Field of the Invention
This invention relates to fabricating multilayer plastic containers and more particularly to fabricating multilayer plastic containers capable of being sealed with metal closures.
In the manufacture of canned foodstuffs such as meat products as ham, corned beef hash, chili and beef stew, the containers, usually metal cans, are filled with the foodstuff, covered with a metal end closure and sealed.
One of the disadvantages of canning meat products in metal containers is that the presence of the food product may cause the interior of the can to corrode, which corrosion results in contamination and deterioration of the food product.
Attempts to substitute certain inert synthetic resin materials such as polyethylene and polypropylene for metal in the canning of foodstuffs have encountered the disadvantage that such resin materials are excessively permeable to gases such as oxygen and the permeation of oxygen into the container leads to undesirable discoloration and a depreciation in the taste and qualities of the foodstuff.
The high gas permeability characteristics of synthetic resins such as polyethylene has resulted in containers fabricated from such resins being rejected in the packaging of oxygen sensitive comestibles where, due to the chemical inertness of the resin, it might otherwise be employed to great advantage.
The art has devised a number of ways to increase the gas barrier properties of polyethylene and other thermoplastic resins.
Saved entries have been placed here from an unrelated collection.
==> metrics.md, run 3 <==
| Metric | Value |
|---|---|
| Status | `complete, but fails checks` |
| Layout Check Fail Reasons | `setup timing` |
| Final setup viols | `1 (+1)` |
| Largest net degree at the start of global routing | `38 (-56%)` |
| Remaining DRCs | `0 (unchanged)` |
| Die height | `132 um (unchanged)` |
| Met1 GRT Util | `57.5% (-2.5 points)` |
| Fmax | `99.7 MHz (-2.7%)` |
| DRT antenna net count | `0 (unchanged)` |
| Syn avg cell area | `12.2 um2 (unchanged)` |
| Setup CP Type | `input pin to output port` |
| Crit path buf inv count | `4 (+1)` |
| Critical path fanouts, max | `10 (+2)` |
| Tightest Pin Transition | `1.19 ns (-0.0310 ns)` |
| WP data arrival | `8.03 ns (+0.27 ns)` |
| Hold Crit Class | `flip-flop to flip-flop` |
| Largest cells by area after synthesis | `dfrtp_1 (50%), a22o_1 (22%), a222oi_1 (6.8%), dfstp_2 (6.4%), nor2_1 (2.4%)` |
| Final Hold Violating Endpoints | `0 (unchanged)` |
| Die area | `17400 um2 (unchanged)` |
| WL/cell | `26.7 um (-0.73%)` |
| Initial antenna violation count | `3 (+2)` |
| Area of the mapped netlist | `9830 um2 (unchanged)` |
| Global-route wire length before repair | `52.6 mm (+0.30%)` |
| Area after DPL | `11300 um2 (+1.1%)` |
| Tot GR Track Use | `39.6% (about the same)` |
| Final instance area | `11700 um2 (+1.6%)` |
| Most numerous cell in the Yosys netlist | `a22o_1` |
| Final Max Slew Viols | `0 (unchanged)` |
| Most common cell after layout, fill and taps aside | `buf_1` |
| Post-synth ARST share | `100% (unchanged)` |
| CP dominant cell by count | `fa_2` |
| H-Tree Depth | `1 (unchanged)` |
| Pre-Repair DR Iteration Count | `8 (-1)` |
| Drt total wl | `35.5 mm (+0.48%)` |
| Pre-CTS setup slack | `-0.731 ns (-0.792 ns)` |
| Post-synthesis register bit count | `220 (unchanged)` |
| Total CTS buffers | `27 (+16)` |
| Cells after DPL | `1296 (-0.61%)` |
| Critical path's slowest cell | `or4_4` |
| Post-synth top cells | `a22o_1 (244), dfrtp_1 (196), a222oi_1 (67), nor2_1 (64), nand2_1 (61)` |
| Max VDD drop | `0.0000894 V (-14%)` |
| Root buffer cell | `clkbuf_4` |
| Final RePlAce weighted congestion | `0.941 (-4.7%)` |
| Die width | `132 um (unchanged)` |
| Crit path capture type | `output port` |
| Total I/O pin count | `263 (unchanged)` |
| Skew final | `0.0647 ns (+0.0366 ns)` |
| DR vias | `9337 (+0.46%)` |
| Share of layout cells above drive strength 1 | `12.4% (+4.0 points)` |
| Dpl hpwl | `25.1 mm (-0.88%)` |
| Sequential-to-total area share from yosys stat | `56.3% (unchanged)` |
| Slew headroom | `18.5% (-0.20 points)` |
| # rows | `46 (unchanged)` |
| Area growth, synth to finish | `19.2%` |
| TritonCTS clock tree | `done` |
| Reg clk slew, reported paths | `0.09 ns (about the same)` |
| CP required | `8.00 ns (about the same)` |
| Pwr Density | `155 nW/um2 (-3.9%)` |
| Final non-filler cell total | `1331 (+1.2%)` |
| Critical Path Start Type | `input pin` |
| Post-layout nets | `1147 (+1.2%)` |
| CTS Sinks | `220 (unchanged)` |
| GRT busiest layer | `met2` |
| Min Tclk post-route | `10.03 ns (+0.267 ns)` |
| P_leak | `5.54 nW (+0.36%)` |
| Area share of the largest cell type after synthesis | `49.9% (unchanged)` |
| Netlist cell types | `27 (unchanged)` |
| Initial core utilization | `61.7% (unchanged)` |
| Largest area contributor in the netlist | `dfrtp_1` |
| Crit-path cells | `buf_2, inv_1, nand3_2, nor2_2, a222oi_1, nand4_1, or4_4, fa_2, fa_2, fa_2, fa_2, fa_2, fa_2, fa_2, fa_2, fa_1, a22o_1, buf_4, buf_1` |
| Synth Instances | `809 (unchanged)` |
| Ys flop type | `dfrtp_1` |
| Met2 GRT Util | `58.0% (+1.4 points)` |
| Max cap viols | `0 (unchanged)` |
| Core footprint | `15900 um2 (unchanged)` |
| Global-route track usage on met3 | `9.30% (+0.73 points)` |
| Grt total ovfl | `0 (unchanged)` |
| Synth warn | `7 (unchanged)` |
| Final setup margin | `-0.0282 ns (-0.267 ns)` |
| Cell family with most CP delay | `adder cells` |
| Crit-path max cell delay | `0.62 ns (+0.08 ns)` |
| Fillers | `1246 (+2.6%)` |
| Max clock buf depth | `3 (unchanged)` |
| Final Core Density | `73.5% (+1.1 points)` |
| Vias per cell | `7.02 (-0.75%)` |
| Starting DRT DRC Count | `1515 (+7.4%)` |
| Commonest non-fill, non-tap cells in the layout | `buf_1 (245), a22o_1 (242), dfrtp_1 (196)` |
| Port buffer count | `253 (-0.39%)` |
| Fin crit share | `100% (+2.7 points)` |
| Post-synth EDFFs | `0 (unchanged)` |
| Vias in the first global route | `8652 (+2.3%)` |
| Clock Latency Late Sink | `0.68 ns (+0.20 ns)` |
Included in these methods is the fabrication of the container from a laminate formed from a plurality of layers of thermoplastic material, one of the layers being formed from a thermoplastic resin which exhibits high gas barrier properties such as vinylidene chloride polymers and acrylonitrile polymers, e.g., U.S. Pat. Nos. 3,453,173, 3,464,546 and 3,615,308. Other methods include incorporating in the thermoplastic resin a filler material such as wood flour, inorganic mineral fillers such as clay or mica, e.g., U.S. Pat. Nos. 3,463,350 and 3,668,038 or a second resin such as nylon which has gas barrier properties, e.g., U.S. Pat. Nos. 3,093,255 and 3,373,224. Although these prior art methods are effective in improving the gas barrier properties of the thermoplastic resin, serious problems are encountered when it is attempted to seal the containers molded from these modified resins with metal closures.
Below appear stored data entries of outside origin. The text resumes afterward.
This is an optimization exercise on Yosys and OpenROAD, whose aim is small area, a short achievable clock period and few clock cycles per item, not a production implementation.
Only simulation tests tie the RTL to the original design; equivalence was not proved.

// matrix_mul
module matrix_mul (
    input wire clk,
    input wire rst_n,
    input wire [127:0] matrix_a,
    input wire [127:0] matrix_b,
    input wire start,
    output wire done,
    output reg [255:0] result
);
    reg [4:0] st;
    assign done = ~|st;
    always @(posedge clk or negedge rst_n) begin
        if (!rst_n)
            st <= 5'b00001;
        else
            st <= {st[3], st[2], st[1], st[0] & start, (st[0] | done) & ~start};
    end
    reg [31:0] opa;    
    reg [31:0] opb;    
    reg [31:0] na, nb;
    integer r, k;
    always @(*) begin
        na = 32'd0;
        nb = 32'd0;
        for (r = 0; r < 4; r = r + 1)
            for (k = 0; k < 4; k = k + 1) begin
                na[r*8 +: 8] = na[r*8 +: 8] | (matrix_a[(r*4 + k)*8 +: 8] & {8{st[k]}});
                nb[r*8 +: 8] = nb[r*8 +: 8] | (matrix_b[(k*4 + r)*8 +: 8] & {8{st[k]}});
            end
    end
    always @(posedge clk) begin
        opa <= na;
        opb <= nb;
    end
    wire clear = st[0];
    wire first = 1'b0;
    wire [7:0] a0 = opa[7:0];
    wire [7:0] b0 = opb[7:0];
    wire [15:0] q0 = result[15:0] & {16{~first}};
    wire [15:0] n0;
    wire e0_s1 = (a0[0] & b0[5]) ^ (a0[1] & b0[4]);
    wire e0_c1 = (a0[0] & b0[5]) & (a0[1] & b0[4]);
    wire e0_s2 = (a0[0] & b0[6]) ^ (a0[1] & b0[5]) ^ (a0[2] & b0[4]);
  ...
Size in the first run: roughly 46000 um^2 of cells after synthesis.
clock: 8.0 ns
lec_check: 0
abc_area: 1
cap_margin: 20
core_margin: 2
core_utilization: 55
cts_buf_list: sky130_fd_sc_hd__clkbuf_4 sky130_fd_sc_hd__clkbuf_8
setup_slack_margin: 3.8
slew_margin: 20
standard.sh (not shown) runs the stock make flow with config.mk's settings and CLKGATE_MAP_FILE= SYNTH_SCRIPT=/design/flow/synth_recipe.tcl, a recipe that flattens the netlist after the stock synthesis.
==> flow/flow/run.sh <==
#!/bin/bash
# The standard layout with two changes:
#  - every input and output port gets a 1x buffer (sky130_fd_sc_hd__buf_1)
#    instead of the default delay buffer;
#  - after synthesis, flow/fa_polarity.tcl picks the polarity of each full
#    adder so that fewer inverters sit between adders (no register changes).
# make's output goes to standard.log; each ORFS step logs under orfs/logs/.
set -euo pipefail
export BUFFER_PORTS_ARGS="-buffer_cell sky130_fd_sc_hd__buf_1"
export POST_SYNTH_TCL="$PWD/flow/fa_polarity.tcl"
bash standard.sh finish > standard.log 2>&1
Other scripts of this flow, unchanged in this note and not shown: flow/flow/fa_polarity.tcl
Testbench counts at the start, summed over its fixed seeds: cycles 1,784, items 256.
Change:
- ABC_AREA: 1 -> default
- CORE_UTILIZATION: 55 -> 40
- SETUP_SLACK_MARGIN: 3.8 -> 3.0
=>
- The new run finished with timing, DRC and antenna clean
- via count drops by 18%
- non-clock buffer count goes down by 26
- synthesized cell count drops by 23%
- clock skew increases by 0.0093 ns
- die area grows by 26%
- design area decreases by 8.1%
- global-route usage shrinks by 9.3 points
- cell count went down by 14%

matrix_mul, a different RTL version from the one above (not shown whole).
Size in the first run: about 4300 cells after synthesis, about 520 I/O pins.
clock: 8.0 ns
lec_check: 0
cap_margin: 20
core_margin: 2
core_utilization: 60
slew_margin: 20
==> flow/flow/fa_polarity.tcl <==
# Remove inverters around full-adder cells.
#
# A full adder is self-dual: FA(~a, ~b, ~c) = (~sum, ~cout). Yosys's adder
# extraction picks each adder's polarity on its own, which leaves inverters
# between adders. This chooses, for every sky130_fd_sc_hd__fa_* cell, whether
# to implement it as is or with all its inputs and outputs complemented, so
# that as few inverters as possible are needed, then rebuilds the inverters.
# Only combinational cells change; registers, ports and port nets do not.

# ORFS sources this from inside a proc; run it at global level instead.
if {[info level] > 0} {
  uplevel #0 [list source [info script]]
  return
}

proc fp_log {msg} { puts "fa_polarity: $msg" }

set fp_block [ord::get_db_block]
set fp_inv_master [[ord::get_db] findMaster sky130_fd_sc_hd__inv_1]

proc fp_is_inv {inst} {
  return [string match "sky130_fd_sc_hd__inv_*" [[$inst getMaster] getName]]
}
proc fp_is_fa {inst} {
  return [string match "sky130_fd_sc_hd__fa_*" [[$inst getMaster] getName]]
}
proc fp_pin {inst name} {
  foreach it [$inst getITerms] {
    if {[[$it getMTerm] getName] eq $name} { return $it }
  }
  return ""
}
proc fp_driver {net} {
  foreach it [$net getITerms] {
    if {[$it isOutputSignal]} { return $it }
  }
  return ""
}

# Inverters that are free to go: input and output nets are not port nets.
set fp_invs {}
foreach inst [$fp_block getInsts] {
  if {![fp_is_inv $inst]} { continue }
  set a [[fp_pin $inst A] getNet]
  set y [[fp_pin $inst Y] getNet]
  if {$a eq "" || $y eq ""} { continue }
  if {[llength [$a getBTerms]] || [llength [$y getBTerms]]} { continue }
  set ::fp_free([$inst getId]) 1
  lappend fp_invs $inst
}

# root and polarity of each net: follow free inverters back to their source.
proc fp_root {net} {
  set pol 0
  set n $net
  for {set i 0} {$i < 64} {incr i} {
    set d [fp_driver $n]
    if {$d eq ""} { break }
    set inst [$d getInst]
    if {![info exists ::fp_free([$inst getId])]} { break }
    set n [[fp_pin $inst A] getNet]
    set pol [expr {!$pol}]
  }
  return [list $n $pol]
}

# Loads: every input pin of a cell that is not a free inverter, and every
# output port, with the root net and polarity it needs.
# roots(net) -> list of {iterm pol fa_id}; fa_id is "" for a non-adder load.
array set fp_loads {}
array set fp_rootnet {}
set fp_nloads 0
foreach inst [$fp_block getInsts] {
  if {[info exists ::fp_free([$inst getId])]} { continue }
  set fa [expr {[fp_is_fa $inst] ? [$inst getId] : ""}]
  foreach it [$inst getITerms] {
    if {![$it isInputSignal]} { continue }
    set net [$it getNet]
    if {$net eq ""} { continue }
    lassign [fp_root $net] r pol
    set rid [$r getId]
    set fp_rootnet($rid) $r
    lappend fp_loads($rid) [list $it $pol $fa]
    incr fp_nloads
  }
}

# Adders: which roots they drive and which roots they read.
array set fp_flip {}
array set fp_drives {}
array set fp_reads {}
array set fp_drvfa {}
foreach inst [$fp_block getInsts] {
  if {![fp_is_fa $inst]} { continue }
  set id [$inst getId]
  set fp_flip($id) 0
  set fp_drives($id) {}
  set fp_reads($id) {}
  foreach p {SUM COUT} {
    set it [fp_pin $inst $p]
    set net [$it getNet]
    if {$net eq ""} { continue }
    set fp_drvfa([$net getId]) $id
    set fp_rootnet([$net getId]) $net
    lappend fp_drives($id) [$net getId]
  }
  foreach p {A B CIN} {
    set net [[fp_pin $inst $p] getNet]
    if {$net eq ""} { continue }
    lappend fp_reads($id) [[lindex [fp_root $net] 0] getId]
  }
}

proc fp_cost {rid} {
  if {![info exists ::fp_loads($rid)]} { return 0 }
  set phys 0
  if {[info exists ::fp_drvfa($rid)]} { set phys $::fp_flip($::fp_drvfa($rid)) }
  foreach l $::fp_loads($rid) {
    lassign $l it pol fa
    if {$fa ne ""} { set pol [expr {$pol ^ $::fp_flip($fa)}] }
    if {$pol != $phys} { return 1 }
  }
  return 0
}
proc fp_touch {id} {
  return [lsort -unique [concat $::fp_drives($id) $::fp_reads($id)]]
}

set fp_total 0
foreach rid [array names fp_loads] { incr fp_total [fp_cost $rid] }
fp_log "free inverters [llength $fp_invs], adders [array size fp_flip], inverted roots before $fp_total"

# Local search: flip an adder while that lowers the count.
for {set pass 0} {$pass < 20} {incr pass} {
  set gain 0
  foreach id [array names fp_flip] {
    set t [fp_touch $id]
    set before 0
    foreach r $t { incr before [fp_cost $r] }
    set fp_flip($id) [expr {!$fp_flip($id)}]
    set after 0
    foreach r $t { incr after [fp_cost $r] }
    if {$after < $before} {
      incr gain [expr {$before - $after}]
    } else {
      set fp_flip($id) [expr {!$fp_flip($id)}]
    }
  }
  fp_log "pass $pass: saved $gain"
  if {$gain == 0} { break }
}
set fp_total 0
foreach rid [array names fp_loads] { incr fp_total [fp_cost $rid] }
fp_log "inverted roots after $fp_total"

# Rebuild: drop the free inverters, connect each load to its root or to one
# new inverter of that root.
foreach inst $fp_invs {
  foreach it [$inst getITerms] { $it disconnect }
  odb::dbInst_destroy $inst
}
set fp_new 0
foreach rid [array names fp_loads] {
  set r $fp_rootnet($rid)
  set phys 0
  if {[info exists fp_drvfa($rid)]} { set phys $fp_flip($fp_drvfa($rid)) }
  set inv ""
  foreach l $fp_loads($rid) {
    lassign $l it pol fa
    if {$fa ne ""} { set pol [expr {$pol ^ $fp_flip($fa)}] }
    set old [$it getNet]
    if {$pol == $phys} {
      set want $r
    } else {
      if {$inv eq ""} {
        incr fp_new
        set inv [odb::dbNet_create $fp_block "fa_pol_n$fp_new"]
        set ii [odb::dbInst_create $fp_block $fp_inv_master "fa_pol_inv$fp_new"]
        [fp_pin $ii A] connect $r
        [fp_pin $ii Y] connect $inv
      }
      set want $inv
    }
    if {$old ne $want} {
      $it disconnect
      $it connect $want
    }
  }
}
# Nets left without pins: the inverters' old outputs.
set fp_gone 0
foreach net [$fp_block getNets] {
  if {[llength [$net getITerms]] == 0 && [llength [$net getBTerms]] == 0} {
    odb::dbNet_destroy $net
    incr fp_gone
  }
}
fp_log "removed $fp_gone empty nets"
fp_log "inverters now $fp_new"
Scripts as last shown in full above: flow/flow/run.sh
The starting point produced a clean layout.
Testbench counts at the start, summed over its fixed seeds: cycles 1,528, items 256.
Then changed:
- ABC_CLOCK_PERIOD_IN_PS: default -> 4000
- CORE_UTILIZATION: 60 -> 40
Fmax came out higher by 2.4%.
Routed wire length rises by 7.1%.
Worst setup slack improves by 0.15 ns.
Via count went down by 0.83%.
Then changed:
--- a/flow/flow/fa_polarity.tcl
+++ b/flow/flow/fa_polarity.tcl
@@ -8,8 +8,2 @@
 # Only combinational cells change; registers, ports and port nets do not.
-
-# ORFS sources this from inside a proc; run it at global level instead.
-if {[info level] > 0} {
-  uplevel #0 [list source [info script]]
-  return
-}
 
- ABC_CLOCK_PERIOD_IN_PS: 4000 -> default
- CORE_UTILIZATION: 40 -> 60
Result: With this change the flow died in netlist read-in after synthesis (1_synth).
Then changed:
--- a/flow/flow/fa_polarity.tcl
+++ b/flow/flow/fa_polarity.tcl
@@ -8,2 +8,8 @@
 # Only combinational cells change; registers, ports and port nets do not.
+
+# ORFS sources this from inside a proc; run it at global level instead.
+if {[info level] > 0} {
+  uplevel #0 [list source [info script]]
+  return
+}
 
- CORE_UTILIZATION: 60 -> 40
- SETUP_SLACK_MARGIN: default -> 1.0
=> Now the flow finished clean.

matrix_mul with an RTL version that a note above also has.
Size: roughly 5800 cells after synthesis, roughly 520 I/O pins, roughly 46000 µm² of cells after synthesis.
export LEC_CHECK = 0
export ABC_AREA = 1
export CAP_MARGIN = 20
export CORE_MARGIN = 2
export CORE_UTILIZATION = 40
export CTS_BUF_LIST = sky130_fd_sc_hd__clkbuf_4 sky130_fd_sc_hd__clkbuf_8
export SETUP_SLACK_MARGIN = 3.8
export SLEW_MARGIN = 20
create_clock -name core_clock -period 8.0 [get_ports {clk}]
Scripts as last shown in full above: flow/flow/run.sh
Other scripts of this flow, unchanged in this note and not shown: flow/flow/fa_polarity.tcl
The first run ran to the end with no violations.
Testbench counts at the start, summed over its fixed seeds: cycles 1,784, items 256.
In the conventional method of sealing metal containers with metal end closures, the closure is conventionally secured to the upper end of the container body by means of a double seam. In the double seaming operation, the end closure having a peripheral flange is applied to the open end of a container body which is provided with a flange integral with the container body and surrounding the open end thereof. The container flange is particularly constructed and dimensioned to receive and be interfolded with the end closure flange in a double seam to secure the closure to the container body. During the double seaming operation, the body and closure flanges are rolled together to form an interlocked double seam. During this operation, these flanges are squeezed or pressed together under considerable pressure to provide a hermetic seam. Although metal end closures may be readily double seamed to plastic containers formed from unmodified thermoplastic resins, when these same resins are modified by lamination or admixture with other plastic resins or by the incorporation therein of certain fillers, the flange portions of containers formed from such modified thermoplastic resins lack the flexibility and resiliency to withstand the severe stresses encountered during double seaming with the result that the upper end portions of the container body are caused to fracture or crack during the double seaming operation.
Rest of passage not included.